Consider a binary classification problem with labels $y \in \{0,1\}$. We will train a perceptron classifier. That is, the model predictions will be of the form 

$$h_\theta(x) = \text{sign}\,(\theta \cdot x)$$

Where $\text{sign}\, t = 1$ if $t \geq 0$, and 0 otherwise. We will optimize the value of $\theta$ by using stochastic gradient descent, but only looping through the entire dataset once. That is, for our training set $\{x^i,y^i\}$, we will initialize $\theta_0 = 0$ and then update $\theta$ according to the rule:

$$\theta_{i+1} = \theta_i + \alpha(y^{i+1} - h_{\theta_i}(x^{i+1}))x^{i+1}$$

Therefore, $\theta_i$ is the value of $\theta$ once the algorithm has seen $i$ training examples.

## (A)
#### Describe a strategy for implementing this algorithm using the Kernel trick. That is, suppose we have a high dimensional embedding $x \mapsto \phi(x)$ and we would like to implement the algorithm in the image of $\phi$, i.e. on the training set $\{\phi(x^i),y^i\}$.

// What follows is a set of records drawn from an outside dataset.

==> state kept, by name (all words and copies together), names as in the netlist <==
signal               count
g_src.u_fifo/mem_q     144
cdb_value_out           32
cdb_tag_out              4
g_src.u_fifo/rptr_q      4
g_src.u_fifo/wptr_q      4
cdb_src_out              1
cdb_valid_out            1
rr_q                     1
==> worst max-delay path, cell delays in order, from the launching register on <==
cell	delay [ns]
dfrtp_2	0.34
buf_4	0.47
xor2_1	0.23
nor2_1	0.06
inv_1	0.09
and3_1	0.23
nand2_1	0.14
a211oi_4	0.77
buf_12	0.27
File: config.mk
export PLATFORM = sky130hd
export DESIGN_NAME = count_seq_ctrl
export DESIGN_NICKNAME = d
export VERILOG_FILES = /design/src/rtl/count_seq_pkg.sv /design/src/rtl/bin_to_gray_n.sv /design/src/rtl/count_seq_ctrl.sv
export SDC_FILE = /design/constraint.sdc
export NUM_CORES = 1
export LEC_CHECK = 0
export CAP_MARGIN = 20
export CORE_MARGIN = 2
export CORE_UTILIZATION = 46
export DETAILED_ROUTE_END_ITERATION = 8
export PLACE_DENSITY = 0.83
export SYNTH_ARGS = -nofsm -noshare
export SYNTH_HDL_FRONTEND = slang
export SYNTH_HIERARCHICAL = 1
export SYNTH_SLANG_ARGS = --single-unit
File: constraint.sdc
create_clock -name clk -period 1.5 [get_ports clk]
set_input_delay 0.3 -clock clk [delete_from_list [all_inputs] [get_ports clk]]
set_output_delay 0.3 -clock clk [all_outputs]
set_load 0.1 [all_outputs]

#### Suppose the kernel $K(x,y)$ is defined by $K(x,y) = \phi(x) \cdot \phi(y)$. 

1. How will the (high dimensional) parameter vector $\theta_i$ be represented?
1. How will the prediction $h_{\theta_i}(x^{i+1}) = \text{sign}\, (\theta_i \cdot \phi(x^{i+1}))$ be calculated efficiently?
1. How will the update rule described in the previous block be modified to give the correct update rule in the high dimensional embedding space?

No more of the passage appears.